One example is a map he created called “still smoking: after all these years!” in which he uses official health data to map the presence of long-lived smokers.
The map, which might well have been commissioned by the tobacco industry from a needy statistical firm, shows that smokers comprise a significant minority of over-65s in the United States.
"Evidentially, the map says, long life and tobacco-use are correlated." (Of course, he explains, "longevity may occur in spite of long-term tobacco use, but never because of it.")
Koch, a Canadian academic and prolific author, believes we all need to become more adept at interpreting maps. He also wants to send a message to professionals working in statistical analysis – pollsters, researchers and journalists included. Look at who is paying the bill, he counsels, and consider how that is influencing your judgement.
This week’s ‘Unthinkable’ guest, Koch says researchers are “schooled to ignore” ethical questions surrounding assignments.
“Blinkered agnosticism is the very definition of what we mean today by ‘professional’,” he says. “And so we reject queasy moral concerns as unprofessional and substantive ethical concerns as irrelevancies divorced from the ‘real work’, the work we are paid to do.”
To reduce the risk of this “moral distress”, he says “we need to see ourselves as if we are the subjects of the maps we make, the statistics we collect”.
In your book, you illustrate that the kind of maps we design reflect what concerns us ethically. What maps are we failing to design and scrutinise?
Tom Koch: “It isn’t that we are failing to diagnose or design this or that map. Rather, it is a broader failing. We like to think maps are about the real world and that whatever they present is there, just like that, in the world.
“What map-readers and users forget is that each map is made by someone else, and made for a purpose. All maps reflect the ideas and prejudices of their creators. All maps exclude data in their attempt to forcefully present this or that idea about the world.”
Are statistics morally neutral?
“Of course not. Maps are based on numbers and the way we handle those numbers is called statistics. Even without maps, numbers are chosen to address a question. There is nothing neutral about the questions we ask or the way we frame them.

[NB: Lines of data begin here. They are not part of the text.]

**config.mk**
```make
export PLATFORM = sky130hd
export DESIGN_NAME = mips_pc_sequencer
export DESIGN_NICKNAME = d
export VERILOG_FILES = /design/src/rtl/mips_pc_sequencer.sv
export SDC_FILE = /design/constraint.sdc
export NUM_CORES = 1
export LEC_CHECK = 0
export BUFFER_PORTS_ARGS = -buffer_cell sky130_fd_sc_hd__buf_4
export CORE_UTILIZATION = 55
export DETAILED_ROUTE_END_ITERATION = 12
export GPL_TIMING_DRIVEN = 0
export PLACE_DENSITY = 0.82
export SYNTH_ARGS = -nofsm -noshare
export SYNTH_HDL_FRONTEND = slang
export SYNTH_SLANG_ARGS = --single-unit
```
**constraint.sdc**
```tcl
create_clock -name clk -period 4.9 [get_ports clk]
set_input_delay 0 -clock clk [delete_from_list [all_inputs] [get_ports clk]]
set_output_delay 0 -clock clk [all_outputs]
set_load 0.02 [all_outputs]
```
**src/rtl/mips_pc_sequencer.sv**
```systemverilog
// -----------------------------------------------------------------------------
// mips_pc_sequencer
//
// Program-counter sequencer for the single-cycle MIPS core. It selects the next
// PC from stall / return / call / jump / branch / increment, and keeps a
// circular hardware return-address stack (RAS) for call/return.
//
// Parameters:
//   PC_W       PC / instruction-address width in bits (1..26)
//   RAS_DEPTH  return-address stack entries (power of two, >= 2)
//   RESET_PC   PC value loaded on reset
//
// Ports:
//   clk            clock, all state updates on posedge
//   rst            synchronous active-high reset
//   stall          hold PC and RAS this cycle
//   jump           unconditional jump to jaddress
//   call           push pc+1, then jump to jaddress
//   ret            pop RAS into pc
//   branch_taken   pc <= pc + 1 + sext(branch_offset)
//   branch_offset  signed word offset relative to pc+1
//   jaddress       jump/call target, low PC_W bits used
//   pc             current PC (registered)
//   pc_plus1       pc + 1 modulo 2^PC_W (combinational link value)
//   ras_top        entry at stack top, 0 when empty (combinational)
//   ras_count      number of valid stack entries (registered)
//   ras_overflow   sticky: push while full
//   ras_underflow  sticky: pop while empty
// -----------------------------------------------------------------------------
module mips_pc_sequencer #(
  parameter int unsigned     PC_W      = 10,
  parameter int unsigned     RAS_DEPTH = 4,
  parameter logic [PC_W-1:0] RESET_PC  = '0,
  localparam int unsigned    CNT_W     = $clog2(RAS_DEPTH + 1)
) (
  input  logic             clk,
  input  logic             rst,
  input  logic             stall,
  input  logic             jump,
  input  logic             call,
  input  logic             ret,
  input  logic             branch_taken,
  input  logic [15:0]      branch_offset,
  input  logic [25:0]      jaddress,
  output logic [PC_W-1:0]  pc,
  output logic [PC_W-1:0]  pc_plus1,
  output logic [PC_W-1:0]  ras_top,
  output logic [CNT_W-1:0] ras_count,
  output logic             ras_overflow,
  output logic             ras_underflow
);

  localparam int unsigned PTR_W = $clog2(RAS_DEPTH);
  localparam int unsigned SUM_W = 32;

  // Stack storage and top-of-stack pointer
  logic [PC_W-1:0]  ras_mem [RAS_DEPTH];
  logic [PTR_W-1:0] top_ptr;

  // Next-state signals
  logic [PC_W-1:0]  pc_nxt;
  logic [PTR_W-1:0] top_ptr_nxt;
  logic [CNT_W-1:0] ras_count_nxt;
  logic             ras_overflow_nxt;
  logic             ras_underflow_nxt;
  logic             wr_en;
  logic [PTR_W-1:0] wr_ptr;
  logic [PC_W-1:0]  wr_data;

  // Derived values
  logic             ras_empty;
  logic             ras_full;
  logic [PC_W-1:0]  jump_target;
  logic [PC_W-1:0]  branch_target;
  logic [PTR_W-1:0] push_ptr;
  logic [PTR_W-1:0] pop_ptr;

  // Only the low PC_W bits of the jump target are architecturally used
  if (PC_W < 26) begin : g_jaddr_hi
    logic unused_jaddr_hi;
    assign unused_jaddr_hi = ^jaddress[25:PC_W];
  end

  assign pc_plus1    = pc + PC_W'(1);
  assign ras_empty   = (ras_count == '0);
  assign ras_full    = (ras_count == CNT_W'(RAS_DEPTH));
  assign ras_top     = ras_empty ? '0 : ras_mem[top_ptr];
  assign jump_target = jaddress[PC_W-1:0];
  assign push_ptr    = top_ptr + PTR_W'(1);
  assign pop_ptr     = top_ptr - PTR_W'(1);

  // Branch target: widen, add sign-extended offset, truncate (wraps both ways)
  assign branch_target = PC_W'(SUM_W'(pc_plus1) + SUM_W'(signed'(branch_offset)));

  // Next-PC selection and stack bookkeeping, highest priority first
  always_comb begin
    pc_nxt            = pc;
    top_ptr_nxt       = top_ptr;
    ras_count_nxt     = ras_count;
    ras_overflow_nxt  = ras_overflow;
    ras_underflow_nxt = ras_underflow;
    wr_en             = 1'b0;
    wr_ptr            = push_ptr;
    wr_data           = pc_plus1;

    if (!stall) begin
      if (ret && call) begin
        if (ras_empty) begin
          // Nothing to return to: fall through and still record the link
          pc_nxt            = pc_plus1;
          wr_en             = 1'b1;
          wr_ptr            = push_ptr;
          top_ptr_nxt       = push_ptr;
          ras_count_nxt     = CNT_W'(1);
          ras_underflow_nxt = 1'b1;
        end else begin
          // Swap: return to top and replace it with the new link in place
          pc_nxt = ras_top;
          wr_en  = 1'b1;
          wr_ptr = top_ptr;
        end
      end else if (ret) begin
        if (ras_empty) begin
          pc_nxt            = pc_plus1;
          ras_underflow_nxt = 1'b1;
        end else begin
          pc_nxt        = ras_top;
          top_ptr_nxt   = pop_ptr;
          ras_count_nxt = ras_count - CNT_W'(1);
        end
      end else if (call) begin
        // Push overwrites the oldest entry when full; count saturates
        pc_nxt      = jump_target;
        wr_en       = 1'b1;
        wr_ptr      = push_ptr;
        top_ptr_nxt = push_ptr;
        if (ras_full) begin
          ras_overflow_nxt = 1'b1;
        end else begin
          ras_count_nxt = ras_count + CNT_W'(1);
        end
      end else if (jump) begin
        pc_nxt = jump_target;
      end else if (branch_taken) begin
        pc_nxt = branch_target;
      end else begin
        pc_nxt = pc_plus1;
      end
    end
  end

  // PC, pointer, count and sticky flags
  always_ff @(posedge clk) begin
    if (rst) begin
      pc            <= RESET_PC;
      top_ptr       <= '0;
      ras_count     <= '0;
      ras_overflow  <= 1'b0;
      ras_underflow <= 1'b0;
    end else begin
      pc            <= pc_nxt;
      top_ptr       <= top_ptr_nxt;
      ras_count     <= ras_count_nxt;
      ras_overflow  <= ras_overflow_nxt;
      ras_underflow <= ras_underflow_nxt;
    end
  end

  // Stack contents are not cleared; reset only suppresses the write
  always_ff @(posedge clk) begin
    if (!rst && wr_en) begin
      ras_mem[wr_ptr] <= wr_data;
    end
  end

endmodule

```
==> flow_summary_export.csv <==
group,metric,value,unit
pwr,clockPowerShare,0.299,
floorplan,coreArea,0.005886,sq mm
floorplan,chipWidth,80.00,microns
yosys,synthAdderAreaFrac,0.04936,
worst_setup_path,path_cells,"ha_1 > nand3_1 > xnor2_1 > ha_1 > nand2_1 > o21ai_1 > a21oi_1 > mux2i_1 > a211o_1 > a221oi_1",
worst_hold_path,worst_hold_path_type,"in2reg",
cts,clock_latency,340,ps
yosys,async_flop_share,0,
timing,finalHoldViolCount,0,
worst_setup_path,crit_fanout,8,
placed_design,dpl_worst_slack,1750,ps
placed_design,place.gp.congestion,0.9349,
pwr,comb_power_share,0.265,
yosys,avgSynthCellArea,10.76,sq um
cts,clk_path_buf_depth,2,
timing,fin_crit_sh,0.6521,
route,routed_wl,8.557,mm
timing,relSlewSlack,0.3421,
yosys,synth_top_cell_by_area,"edfxtp_1",
global_routing,track_usage,0.2785,
worst_setup_path,critPathMaxStageDelay,650,ps
timing,max_freq,313.0,MHz
timing,min_period,3195,ps
global_routing,grt_pass1_vias,2599,
floorplan,io_pins,84,
yosys,synth_top_family_by_area,"compound AO/OA/AOI/OAI gates",
worst_setup_path,critPathSlowestCell,"xnor2_1",
cts,clk_root_buffer_cell,"clkbuf_8",
route,via_per_inst,6.104,
yosys,synth_mux_area_frac,0.08265,
cells_and_area,area_delta_synth_final,22.10,%
yosys,yosys.area_share.simple,0.1545,
worst_setup_path,cp.arrival,3440,ps
yosys,synth_warnings,0,
cts,cts_tree,"built",
route,drc,0,
timing,setup_viol,0,
route,drt_iter0_markers,170,
placed_design,numPortBuffers,57,
worst_setup_path,crit_type,"reg2reg",
yosys,synth_edf_count,40,
yosys,synth.net_count,372,
yosys,synth_xor_area_frac,0.04450,
run_status,status,"completed",
timing,tightestPinTransition,983.2,ps
route,ant_nets,0,
global_routing,grt_first_pass_wirelength,12.85,mm
timing,setup_slack,1705,ps
yosys,synth_top_area_share,0.3590,
cells_and_area,nets,443,
worst_setup_path,critPathLaunchType,"flip-flop",
yosys,ys.flop_type,"edfxtp_1",
yosys,synthTopCellsByCount,"edfxtp_1, nor2_1, a21oi_1",
route,vias,2820,
cells_and_area,drive_gt1_frac,0.2791,
pwr,p_seq_frac,0.436,
cts,clk_pin_slew,60,ps
pwr,swShare,0.3080,
job,drv_cap,0,
cells_and_area,num_antenna_cells,0,
pwr,powerDensity,323.3,mW/mm^2
route,wire_per_inst,18.52,microns
cells_and_area,fill_cells,463,
floorplan,row_count,28,
cts,cts_buffers,9,
pwr,p_int,913.9,uW
timing,setup_tns,0,ps
yosys,yosys.cell_types.count,59,
pwr,power.total,1321,uW
timing,rsz0062_at_grt,"false",
floorplan,die_h,80.00,microns
floorplan,start_util,0.5685,
cts,ctsHtreeMaxLevel,3,
worst_setup_path,cp_data_required_time,5140,ps
yosys,synthTopCellsByArea,"edfxtp_1, dfxtp_1, mux4_2",
yosys,ys_ff_latch,59,
worst_setup_path,cp_common_cell,"ha_1",
yosys,synthCells,311,
pwr,peakVddDrop,0.1994,mV
pwr,leakagePower,0.001580,uW
global_routing,grt-ovfl-total,0,
cells_and_area,fin_area,0.004085,sq mm
cts,postCtsSetupBuffers,0,
timing,maxSlewViolCount,0,
pwr,power_switching,406.8,uW
route,dr.pass1.iters,5,
yosys,synth.most_common_cell,"edfxtp_1",
global_routing,antenna_found_initial,0,
yosys,syn_area,0.003346,sq mm
placed_design,dpl_cell_area,0.003895,sq mm
worst_setup_path,end_kind,"flip-flop",
yosys,synth_compound_area_frac,0.1545,
timing,finalClockSkew,10.73,ps
yosys,ys_seq_area_frac,0.4727,
global_routing,grt_max_degree,11,
placed_design,hpwl,6.430,mm
floorplan,dieArea,0.006399,sq mm
cts,clkSinkCount,59,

“So, to take a simple example: it is correct to say that we are as a people living longer. But it’s also true to say that longevity is far more prevalent among the rich than the poor. So a map of longevity by income will be very different from one that speaks to poverty’s effect. To ignore the latter is to ignore the poor which, I would submit, is anything but morally neutral.”
How does this impact on evidence-based policy making?
“Those advocating ‘evidence-based policy making’ do so on the implicit assumption that the evidence they advance is unbiased, neutral. They assume it is complete in the sense it tells the whole tale. In practice, that’s rarely the case.
“So in evidence-based analysis the first thing to ask is: What was the goal of the research, of the evidence being gathered? What was the question being asked? And then: What was left out and what question gives a different perspective?”
As a researcher, is it possible to be ethical and well-paid?
“Yes. But there is, for me, a special obligation for the well-placed and the well-paid to speak out when the current wisdom obviously contradicts experience; when data is clearly left to the side for a limited point-of-view. It means we need, as practitioners – geographers, librarians, journalists, statisticians, etc – to take seriously our responsibilities and to stand up when we believe things are not right, are misleading or just falsely argued.
“Finally, a word: this isn’t just about practitioners in this or that trade or science. It’s about all of us, how we as map readers and users can think clearly and critically. It’s about how we as citizens can argue for different points of view and, knowing the degree to which other work advances this or that idea, how we can make our own maps – or gather or own numbers – to advance alternative perspectives.”